**Brief**
All lines from the one containing "reg_top3 = shreg: 77" down to the one containing "5_1_grt: mod[4] /", both ends included, are to be given again exactly; omit the rest of the listing below.

*** Opening of Records provided ***

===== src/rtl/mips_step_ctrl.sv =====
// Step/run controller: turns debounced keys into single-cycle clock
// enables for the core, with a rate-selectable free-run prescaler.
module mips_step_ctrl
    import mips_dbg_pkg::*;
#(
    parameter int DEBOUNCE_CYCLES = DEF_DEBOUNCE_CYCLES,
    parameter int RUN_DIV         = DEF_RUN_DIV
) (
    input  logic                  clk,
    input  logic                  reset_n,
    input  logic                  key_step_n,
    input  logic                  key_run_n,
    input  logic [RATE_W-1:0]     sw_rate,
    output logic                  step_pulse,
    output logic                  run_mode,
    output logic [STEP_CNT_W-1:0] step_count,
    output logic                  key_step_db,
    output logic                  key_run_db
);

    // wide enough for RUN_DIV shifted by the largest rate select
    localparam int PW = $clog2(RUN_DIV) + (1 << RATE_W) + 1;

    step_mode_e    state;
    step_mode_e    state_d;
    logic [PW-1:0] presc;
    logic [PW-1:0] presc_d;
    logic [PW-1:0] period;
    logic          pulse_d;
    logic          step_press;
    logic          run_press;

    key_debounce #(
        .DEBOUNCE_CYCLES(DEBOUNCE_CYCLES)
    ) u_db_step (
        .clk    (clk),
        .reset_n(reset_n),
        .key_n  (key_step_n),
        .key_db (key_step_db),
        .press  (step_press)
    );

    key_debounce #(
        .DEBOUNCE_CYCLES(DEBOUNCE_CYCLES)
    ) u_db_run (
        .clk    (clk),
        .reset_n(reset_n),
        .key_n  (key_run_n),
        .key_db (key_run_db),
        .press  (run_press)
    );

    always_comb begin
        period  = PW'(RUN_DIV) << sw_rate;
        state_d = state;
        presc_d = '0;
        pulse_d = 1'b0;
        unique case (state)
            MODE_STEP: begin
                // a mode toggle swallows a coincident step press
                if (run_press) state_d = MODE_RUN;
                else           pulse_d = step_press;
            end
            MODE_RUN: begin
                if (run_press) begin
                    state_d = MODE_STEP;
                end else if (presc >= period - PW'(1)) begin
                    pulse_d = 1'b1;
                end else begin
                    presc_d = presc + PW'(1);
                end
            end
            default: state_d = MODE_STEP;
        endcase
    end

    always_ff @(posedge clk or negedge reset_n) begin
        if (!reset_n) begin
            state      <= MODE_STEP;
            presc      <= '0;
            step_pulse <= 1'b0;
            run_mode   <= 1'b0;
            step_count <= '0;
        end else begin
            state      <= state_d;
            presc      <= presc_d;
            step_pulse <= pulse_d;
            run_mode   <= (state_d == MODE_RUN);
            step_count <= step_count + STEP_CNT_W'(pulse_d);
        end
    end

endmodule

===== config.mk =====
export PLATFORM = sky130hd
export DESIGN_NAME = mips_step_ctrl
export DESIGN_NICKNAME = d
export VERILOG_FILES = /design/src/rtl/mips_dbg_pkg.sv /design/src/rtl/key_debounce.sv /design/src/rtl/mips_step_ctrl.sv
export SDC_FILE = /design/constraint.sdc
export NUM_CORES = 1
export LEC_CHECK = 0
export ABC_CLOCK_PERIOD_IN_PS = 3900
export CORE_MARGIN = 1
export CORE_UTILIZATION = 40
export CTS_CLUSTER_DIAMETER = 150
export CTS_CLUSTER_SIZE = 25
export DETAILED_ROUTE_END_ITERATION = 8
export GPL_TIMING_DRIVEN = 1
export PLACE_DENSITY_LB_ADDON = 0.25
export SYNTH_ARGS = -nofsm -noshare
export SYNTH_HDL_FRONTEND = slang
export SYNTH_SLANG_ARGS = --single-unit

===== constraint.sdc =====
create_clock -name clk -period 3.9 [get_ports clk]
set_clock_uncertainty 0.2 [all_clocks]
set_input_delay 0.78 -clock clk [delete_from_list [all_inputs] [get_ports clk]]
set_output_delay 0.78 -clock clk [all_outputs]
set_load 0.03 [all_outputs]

*** Close of Records provided ***
*** Opening of Records provided ***

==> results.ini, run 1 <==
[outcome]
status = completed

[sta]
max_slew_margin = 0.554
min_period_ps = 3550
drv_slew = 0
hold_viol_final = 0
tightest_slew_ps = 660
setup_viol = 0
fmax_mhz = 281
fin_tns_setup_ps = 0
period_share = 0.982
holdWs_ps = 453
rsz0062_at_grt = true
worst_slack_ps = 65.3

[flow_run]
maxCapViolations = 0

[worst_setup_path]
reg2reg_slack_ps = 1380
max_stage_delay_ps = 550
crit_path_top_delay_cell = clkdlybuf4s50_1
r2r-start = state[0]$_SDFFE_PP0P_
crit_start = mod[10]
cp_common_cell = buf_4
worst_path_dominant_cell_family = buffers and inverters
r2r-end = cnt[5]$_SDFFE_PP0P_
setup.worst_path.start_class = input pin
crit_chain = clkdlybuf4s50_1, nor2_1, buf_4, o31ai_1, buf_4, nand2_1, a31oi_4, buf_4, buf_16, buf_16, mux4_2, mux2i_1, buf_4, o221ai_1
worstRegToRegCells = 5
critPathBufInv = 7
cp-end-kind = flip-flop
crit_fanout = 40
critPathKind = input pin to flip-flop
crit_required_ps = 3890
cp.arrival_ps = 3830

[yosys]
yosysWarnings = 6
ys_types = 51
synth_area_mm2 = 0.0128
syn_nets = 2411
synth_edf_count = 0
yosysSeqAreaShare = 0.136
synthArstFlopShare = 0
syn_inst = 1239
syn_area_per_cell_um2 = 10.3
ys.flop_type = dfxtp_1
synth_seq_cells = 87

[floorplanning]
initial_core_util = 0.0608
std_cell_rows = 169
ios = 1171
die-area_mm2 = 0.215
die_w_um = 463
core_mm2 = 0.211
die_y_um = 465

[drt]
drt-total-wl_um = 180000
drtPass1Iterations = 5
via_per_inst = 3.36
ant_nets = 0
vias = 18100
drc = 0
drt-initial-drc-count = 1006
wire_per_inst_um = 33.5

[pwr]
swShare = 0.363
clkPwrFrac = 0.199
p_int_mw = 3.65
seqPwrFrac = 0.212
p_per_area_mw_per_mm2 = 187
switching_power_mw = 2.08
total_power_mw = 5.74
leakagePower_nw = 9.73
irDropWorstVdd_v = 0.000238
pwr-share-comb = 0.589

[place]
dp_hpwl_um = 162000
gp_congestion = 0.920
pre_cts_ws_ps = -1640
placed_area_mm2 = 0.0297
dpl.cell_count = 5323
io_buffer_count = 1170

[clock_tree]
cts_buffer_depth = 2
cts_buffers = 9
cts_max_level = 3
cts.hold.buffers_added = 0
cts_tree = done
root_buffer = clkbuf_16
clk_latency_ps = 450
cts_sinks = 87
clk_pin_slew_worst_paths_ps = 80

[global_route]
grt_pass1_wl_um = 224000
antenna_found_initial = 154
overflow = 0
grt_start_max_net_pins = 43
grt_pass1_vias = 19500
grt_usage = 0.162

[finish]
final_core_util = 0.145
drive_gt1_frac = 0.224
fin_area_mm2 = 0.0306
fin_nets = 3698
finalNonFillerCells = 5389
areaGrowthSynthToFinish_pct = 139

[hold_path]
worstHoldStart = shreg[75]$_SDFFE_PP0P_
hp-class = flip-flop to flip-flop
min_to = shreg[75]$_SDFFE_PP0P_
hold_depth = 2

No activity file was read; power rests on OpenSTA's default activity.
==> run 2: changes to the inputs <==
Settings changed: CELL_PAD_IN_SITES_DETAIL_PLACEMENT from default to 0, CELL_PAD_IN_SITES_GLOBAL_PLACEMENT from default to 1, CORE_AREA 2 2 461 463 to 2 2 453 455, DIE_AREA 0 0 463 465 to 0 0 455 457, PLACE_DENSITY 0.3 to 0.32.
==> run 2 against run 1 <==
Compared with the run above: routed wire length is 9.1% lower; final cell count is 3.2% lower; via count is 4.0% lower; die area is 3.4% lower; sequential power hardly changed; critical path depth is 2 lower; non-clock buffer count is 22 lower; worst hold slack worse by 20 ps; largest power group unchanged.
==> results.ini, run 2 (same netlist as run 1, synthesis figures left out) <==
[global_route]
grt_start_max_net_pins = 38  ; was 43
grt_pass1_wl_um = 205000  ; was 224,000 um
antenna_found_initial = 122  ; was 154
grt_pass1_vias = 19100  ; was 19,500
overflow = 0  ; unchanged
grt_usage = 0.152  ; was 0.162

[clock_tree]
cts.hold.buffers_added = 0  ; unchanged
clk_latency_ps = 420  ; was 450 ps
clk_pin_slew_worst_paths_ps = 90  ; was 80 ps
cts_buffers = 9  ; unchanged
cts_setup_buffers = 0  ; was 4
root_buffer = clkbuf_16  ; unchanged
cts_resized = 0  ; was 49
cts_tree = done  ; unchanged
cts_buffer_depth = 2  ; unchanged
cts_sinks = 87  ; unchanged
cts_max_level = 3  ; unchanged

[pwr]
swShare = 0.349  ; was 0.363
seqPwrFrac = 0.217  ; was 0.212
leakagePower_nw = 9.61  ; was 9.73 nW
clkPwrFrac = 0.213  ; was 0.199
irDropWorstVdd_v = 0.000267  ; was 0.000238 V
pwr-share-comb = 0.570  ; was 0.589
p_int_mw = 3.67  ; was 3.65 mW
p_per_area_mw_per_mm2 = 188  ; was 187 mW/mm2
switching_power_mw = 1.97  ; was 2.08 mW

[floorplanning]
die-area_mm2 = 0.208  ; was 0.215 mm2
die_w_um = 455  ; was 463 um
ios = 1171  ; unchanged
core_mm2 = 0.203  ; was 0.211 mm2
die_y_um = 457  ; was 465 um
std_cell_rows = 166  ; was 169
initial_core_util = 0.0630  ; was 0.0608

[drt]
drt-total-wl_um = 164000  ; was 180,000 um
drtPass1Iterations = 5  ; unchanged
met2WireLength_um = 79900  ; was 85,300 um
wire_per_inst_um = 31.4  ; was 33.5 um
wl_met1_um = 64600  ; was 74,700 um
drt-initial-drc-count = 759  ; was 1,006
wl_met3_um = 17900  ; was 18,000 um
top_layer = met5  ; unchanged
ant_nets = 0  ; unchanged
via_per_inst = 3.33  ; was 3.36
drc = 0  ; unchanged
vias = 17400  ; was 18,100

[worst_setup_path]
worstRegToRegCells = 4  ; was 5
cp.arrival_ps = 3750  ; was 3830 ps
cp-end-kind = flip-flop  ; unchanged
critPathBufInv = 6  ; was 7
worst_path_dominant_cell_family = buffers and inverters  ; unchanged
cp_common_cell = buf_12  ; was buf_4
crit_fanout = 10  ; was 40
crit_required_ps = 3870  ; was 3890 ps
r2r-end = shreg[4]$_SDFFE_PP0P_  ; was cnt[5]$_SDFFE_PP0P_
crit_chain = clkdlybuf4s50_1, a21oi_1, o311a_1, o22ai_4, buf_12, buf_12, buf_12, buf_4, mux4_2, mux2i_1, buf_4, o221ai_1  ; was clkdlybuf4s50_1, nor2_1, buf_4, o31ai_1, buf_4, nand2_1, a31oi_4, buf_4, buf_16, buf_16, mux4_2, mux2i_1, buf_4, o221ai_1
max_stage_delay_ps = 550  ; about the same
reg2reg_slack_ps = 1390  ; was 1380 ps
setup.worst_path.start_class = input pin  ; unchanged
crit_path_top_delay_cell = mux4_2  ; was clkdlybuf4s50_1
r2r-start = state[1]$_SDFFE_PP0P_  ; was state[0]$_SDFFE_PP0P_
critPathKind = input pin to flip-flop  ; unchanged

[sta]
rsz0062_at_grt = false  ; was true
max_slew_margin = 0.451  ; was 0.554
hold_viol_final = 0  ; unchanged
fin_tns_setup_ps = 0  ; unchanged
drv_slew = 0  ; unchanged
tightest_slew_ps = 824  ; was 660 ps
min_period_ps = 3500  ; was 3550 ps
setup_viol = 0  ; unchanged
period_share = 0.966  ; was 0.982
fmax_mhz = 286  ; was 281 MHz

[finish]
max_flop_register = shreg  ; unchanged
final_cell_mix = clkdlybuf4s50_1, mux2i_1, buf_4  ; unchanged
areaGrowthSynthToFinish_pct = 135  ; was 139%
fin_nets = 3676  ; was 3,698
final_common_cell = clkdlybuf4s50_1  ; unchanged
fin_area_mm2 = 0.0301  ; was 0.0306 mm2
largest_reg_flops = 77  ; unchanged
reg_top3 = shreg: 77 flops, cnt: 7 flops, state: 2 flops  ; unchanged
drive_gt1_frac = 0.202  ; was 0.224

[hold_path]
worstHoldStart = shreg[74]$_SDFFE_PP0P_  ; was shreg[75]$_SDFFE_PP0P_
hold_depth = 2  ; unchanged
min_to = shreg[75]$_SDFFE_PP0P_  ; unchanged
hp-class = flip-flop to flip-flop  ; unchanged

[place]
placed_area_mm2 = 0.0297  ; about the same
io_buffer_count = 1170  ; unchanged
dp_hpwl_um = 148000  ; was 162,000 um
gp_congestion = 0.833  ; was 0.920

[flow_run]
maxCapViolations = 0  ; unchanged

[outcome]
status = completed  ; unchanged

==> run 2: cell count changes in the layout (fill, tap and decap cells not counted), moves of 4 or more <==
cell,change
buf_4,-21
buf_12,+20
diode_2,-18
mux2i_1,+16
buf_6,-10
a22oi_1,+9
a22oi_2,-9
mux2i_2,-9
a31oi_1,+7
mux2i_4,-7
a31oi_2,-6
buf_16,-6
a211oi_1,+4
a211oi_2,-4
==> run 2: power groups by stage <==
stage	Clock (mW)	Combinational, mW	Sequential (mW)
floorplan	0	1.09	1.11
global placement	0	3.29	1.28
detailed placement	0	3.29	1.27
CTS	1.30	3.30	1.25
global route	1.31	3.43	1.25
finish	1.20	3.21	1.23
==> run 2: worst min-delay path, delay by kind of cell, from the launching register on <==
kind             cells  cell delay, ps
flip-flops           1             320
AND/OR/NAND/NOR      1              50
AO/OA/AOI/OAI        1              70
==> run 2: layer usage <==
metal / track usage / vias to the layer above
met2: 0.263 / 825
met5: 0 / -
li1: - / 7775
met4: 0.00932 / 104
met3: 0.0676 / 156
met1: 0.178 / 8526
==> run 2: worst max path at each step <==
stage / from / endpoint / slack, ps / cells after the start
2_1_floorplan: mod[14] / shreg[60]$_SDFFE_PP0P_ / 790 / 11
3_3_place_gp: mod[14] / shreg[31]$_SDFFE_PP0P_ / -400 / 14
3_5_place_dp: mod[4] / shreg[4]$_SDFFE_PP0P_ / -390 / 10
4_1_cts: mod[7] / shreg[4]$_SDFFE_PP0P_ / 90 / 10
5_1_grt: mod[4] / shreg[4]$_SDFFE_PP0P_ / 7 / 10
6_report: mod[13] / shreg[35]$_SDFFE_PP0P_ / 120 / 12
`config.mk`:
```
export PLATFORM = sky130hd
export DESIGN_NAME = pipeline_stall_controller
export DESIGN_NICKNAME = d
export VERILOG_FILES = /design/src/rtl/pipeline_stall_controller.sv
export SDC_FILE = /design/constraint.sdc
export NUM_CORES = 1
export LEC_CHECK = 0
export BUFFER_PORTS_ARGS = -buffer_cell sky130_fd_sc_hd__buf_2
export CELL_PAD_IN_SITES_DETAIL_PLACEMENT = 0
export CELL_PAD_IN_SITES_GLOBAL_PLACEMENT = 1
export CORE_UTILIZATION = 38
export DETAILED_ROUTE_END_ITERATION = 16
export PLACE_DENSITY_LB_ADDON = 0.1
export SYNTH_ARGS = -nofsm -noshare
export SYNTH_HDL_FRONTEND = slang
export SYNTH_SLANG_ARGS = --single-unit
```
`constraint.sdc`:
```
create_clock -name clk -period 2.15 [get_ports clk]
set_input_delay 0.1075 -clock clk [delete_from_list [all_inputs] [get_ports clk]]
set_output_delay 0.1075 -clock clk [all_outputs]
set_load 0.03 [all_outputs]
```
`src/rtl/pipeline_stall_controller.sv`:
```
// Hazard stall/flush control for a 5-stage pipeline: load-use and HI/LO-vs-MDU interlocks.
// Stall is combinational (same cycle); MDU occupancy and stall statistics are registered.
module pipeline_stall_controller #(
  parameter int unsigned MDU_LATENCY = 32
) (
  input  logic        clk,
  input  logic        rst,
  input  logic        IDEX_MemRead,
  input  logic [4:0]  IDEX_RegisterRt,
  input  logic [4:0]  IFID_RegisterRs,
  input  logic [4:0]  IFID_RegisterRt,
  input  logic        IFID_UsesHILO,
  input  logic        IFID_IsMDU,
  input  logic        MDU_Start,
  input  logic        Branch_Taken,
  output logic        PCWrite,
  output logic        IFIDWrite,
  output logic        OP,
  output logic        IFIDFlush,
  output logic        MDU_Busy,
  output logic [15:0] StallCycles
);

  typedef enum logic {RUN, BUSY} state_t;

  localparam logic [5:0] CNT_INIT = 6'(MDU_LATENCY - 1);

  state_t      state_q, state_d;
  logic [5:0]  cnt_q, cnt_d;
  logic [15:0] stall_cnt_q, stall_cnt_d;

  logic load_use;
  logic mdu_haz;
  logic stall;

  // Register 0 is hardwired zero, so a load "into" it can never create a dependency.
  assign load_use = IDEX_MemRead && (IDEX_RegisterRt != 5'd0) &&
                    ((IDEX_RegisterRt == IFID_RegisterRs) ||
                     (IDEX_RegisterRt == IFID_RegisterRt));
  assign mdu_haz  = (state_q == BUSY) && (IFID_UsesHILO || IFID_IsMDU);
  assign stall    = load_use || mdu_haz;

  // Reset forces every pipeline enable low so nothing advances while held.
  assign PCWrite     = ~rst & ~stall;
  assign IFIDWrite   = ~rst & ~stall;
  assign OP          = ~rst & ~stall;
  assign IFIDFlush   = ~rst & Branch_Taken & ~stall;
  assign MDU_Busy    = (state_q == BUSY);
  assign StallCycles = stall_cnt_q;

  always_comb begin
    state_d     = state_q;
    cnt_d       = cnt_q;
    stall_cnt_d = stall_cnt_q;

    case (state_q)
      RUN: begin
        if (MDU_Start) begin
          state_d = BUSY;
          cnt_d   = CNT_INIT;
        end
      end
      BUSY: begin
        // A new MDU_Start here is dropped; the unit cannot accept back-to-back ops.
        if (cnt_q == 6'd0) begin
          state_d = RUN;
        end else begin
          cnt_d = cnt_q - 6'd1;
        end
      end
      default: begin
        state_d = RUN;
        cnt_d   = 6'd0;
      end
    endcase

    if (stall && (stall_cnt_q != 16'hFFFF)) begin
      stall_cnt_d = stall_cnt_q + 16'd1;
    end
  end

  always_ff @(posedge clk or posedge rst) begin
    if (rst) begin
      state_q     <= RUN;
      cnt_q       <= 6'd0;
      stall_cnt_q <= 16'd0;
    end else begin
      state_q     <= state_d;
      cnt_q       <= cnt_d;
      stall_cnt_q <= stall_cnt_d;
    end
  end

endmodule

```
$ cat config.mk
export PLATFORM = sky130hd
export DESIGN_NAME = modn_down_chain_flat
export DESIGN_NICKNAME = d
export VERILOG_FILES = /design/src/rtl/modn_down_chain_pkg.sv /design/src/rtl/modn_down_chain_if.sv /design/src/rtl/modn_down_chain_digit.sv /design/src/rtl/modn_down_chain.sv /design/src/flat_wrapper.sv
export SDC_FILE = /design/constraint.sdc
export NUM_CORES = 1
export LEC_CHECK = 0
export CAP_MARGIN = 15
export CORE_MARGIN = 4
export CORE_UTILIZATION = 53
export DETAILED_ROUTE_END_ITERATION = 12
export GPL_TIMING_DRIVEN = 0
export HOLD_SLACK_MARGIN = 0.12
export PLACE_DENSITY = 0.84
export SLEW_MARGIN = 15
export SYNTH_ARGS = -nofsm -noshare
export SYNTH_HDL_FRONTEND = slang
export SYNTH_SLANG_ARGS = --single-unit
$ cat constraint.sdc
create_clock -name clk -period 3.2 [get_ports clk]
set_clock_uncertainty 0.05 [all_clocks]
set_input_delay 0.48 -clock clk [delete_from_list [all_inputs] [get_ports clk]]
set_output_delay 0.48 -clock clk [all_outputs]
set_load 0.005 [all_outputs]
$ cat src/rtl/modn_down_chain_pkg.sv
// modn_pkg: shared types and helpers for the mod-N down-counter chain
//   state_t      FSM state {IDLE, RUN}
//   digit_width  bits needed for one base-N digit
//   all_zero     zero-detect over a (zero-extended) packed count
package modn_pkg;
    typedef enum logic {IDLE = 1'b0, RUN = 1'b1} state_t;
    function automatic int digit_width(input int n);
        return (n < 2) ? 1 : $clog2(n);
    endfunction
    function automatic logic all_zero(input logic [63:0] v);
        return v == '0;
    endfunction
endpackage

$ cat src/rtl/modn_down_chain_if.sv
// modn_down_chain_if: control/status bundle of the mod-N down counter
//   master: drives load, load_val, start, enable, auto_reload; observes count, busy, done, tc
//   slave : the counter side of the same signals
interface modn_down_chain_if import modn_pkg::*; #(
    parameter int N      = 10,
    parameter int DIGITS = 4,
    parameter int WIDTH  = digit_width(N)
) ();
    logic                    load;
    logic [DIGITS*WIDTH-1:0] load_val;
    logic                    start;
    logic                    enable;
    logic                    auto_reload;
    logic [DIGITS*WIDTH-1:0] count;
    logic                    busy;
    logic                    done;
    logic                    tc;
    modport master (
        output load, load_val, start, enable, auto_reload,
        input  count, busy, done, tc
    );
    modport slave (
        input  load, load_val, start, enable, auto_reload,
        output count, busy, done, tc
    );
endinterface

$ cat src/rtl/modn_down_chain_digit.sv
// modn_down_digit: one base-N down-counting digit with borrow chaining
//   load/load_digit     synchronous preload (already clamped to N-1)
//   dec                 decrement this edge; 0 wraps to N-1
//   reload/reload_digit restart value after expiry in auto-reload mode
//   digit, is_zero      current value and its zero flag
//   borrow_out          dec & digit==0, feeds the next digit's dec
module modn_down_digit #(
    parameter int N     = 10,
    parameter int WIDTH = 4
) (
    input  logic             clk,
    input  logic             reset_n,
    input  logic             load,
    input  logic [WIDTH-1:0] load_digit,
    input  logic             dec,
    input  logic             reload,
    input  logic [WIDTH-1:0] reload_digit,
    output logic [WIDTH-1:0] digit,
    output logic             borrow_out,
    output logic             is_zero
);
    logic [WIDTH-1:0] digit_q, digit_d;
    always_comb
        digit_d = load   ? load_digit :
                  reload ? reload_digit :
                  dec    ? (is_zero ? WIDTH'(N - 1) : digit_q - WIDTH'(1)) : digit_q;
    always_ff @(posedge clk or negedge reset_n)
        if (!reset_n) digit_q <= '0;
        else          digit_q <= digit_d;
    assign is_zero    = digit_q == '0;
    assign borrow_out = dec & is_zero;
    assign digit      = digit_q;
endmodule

*** Close of Records provided ***

**Exercise response**
reg_top3 = shreg: 77 flops, cnt: 7 flops, state: 2 flops  ; unchanged
drive_gt1_frac = 0.202  ; was 0.224

[hold_path]
worstHoldStart = shreg[74]$_SDFFE_PP0P_  ; was shreg[75]$_SDFFE_PP0P_
hold_depth = 2  ; unchanged
min_to = shreg[75]$_SDFFE_PP0P_  ; unchanged
hp-class = flip-flop to flip-flop  ; unchanged

[place]
placed_area_mm2 = 0.0297  ; about the same
io_buffer_count = 1170  ; unchanged
dp_hpwl_um = 148000  ; was 162,000 um
gp_congestion = 0.833  ; was 0.920

[flow_run]
maxCapViolations = 0  ; unchanged

[outcome]
status = completed  ; unchanged

==> run 2: cell count changes in the layout (fill, tap and decap cells not counted), moves of 4 or more <==
cell,change
buf_4,-21
buf_12,+20
diode_2,-18
mux2i_1,+16
buf_6,-10
a22oi_1,+9
a22oi_2,-9
mux2i_2,-9
a31oi_1,+7
mux2i_4,-7
a31oi_2,-6
buf_16,-6
a211oi_1,+4
a211oi_2,-4
==> run 2: power groups by stage <==
stage	Clock (mW)	Combinational, mW	Sequential (mW)
floorplan	0	1.09	1.11
global placement	0	3.29	1.28
detailed placement	0	3.29	1.27
CTS	1.30	3.30	1.25
global route	1.31	3.43	1.25
finish	1.20	3.21	1.23
==> run 2: worst min-delay path, delay by kind of cell, from the launching register on <==
kind             cells  cell delay, ps
flip-flops           1             320
AND/OR/NAND/NOR      1              50
AO/OA/AOI/OAI        1              70
==> run 2: layer usage <==
metal / track usage / vias to the layer above
met2: 0.263 / 825
met5: 0 / -
li1: - / 7775
met4: 0.00932 / 104
met3: 0.0676 / 156
met1: 0.178 / 8526
==> run 2: worst max path at each step <==
stage / from / endpoint / slack, ps / cells after the start
2_1_floorplan: mod[14] / shreg[60]$_SDFFE_PP0P_ / 790 / 11
3_3_place_gp: mod[14] / shreg[31]$_SDFFE_PP0P_ / -400 / 14
3_5_place_dp: mod[4] / shreg[4]$_SDFFE_PP0P_ / -390 / 10
4_1_cts: mod[7] / shreg[4]$_SDFFE_PP0P_ / 90 / 10
5_1_grt: mod[4] / shreg[4]$_SDFFE_PP0P_ / 7 / 10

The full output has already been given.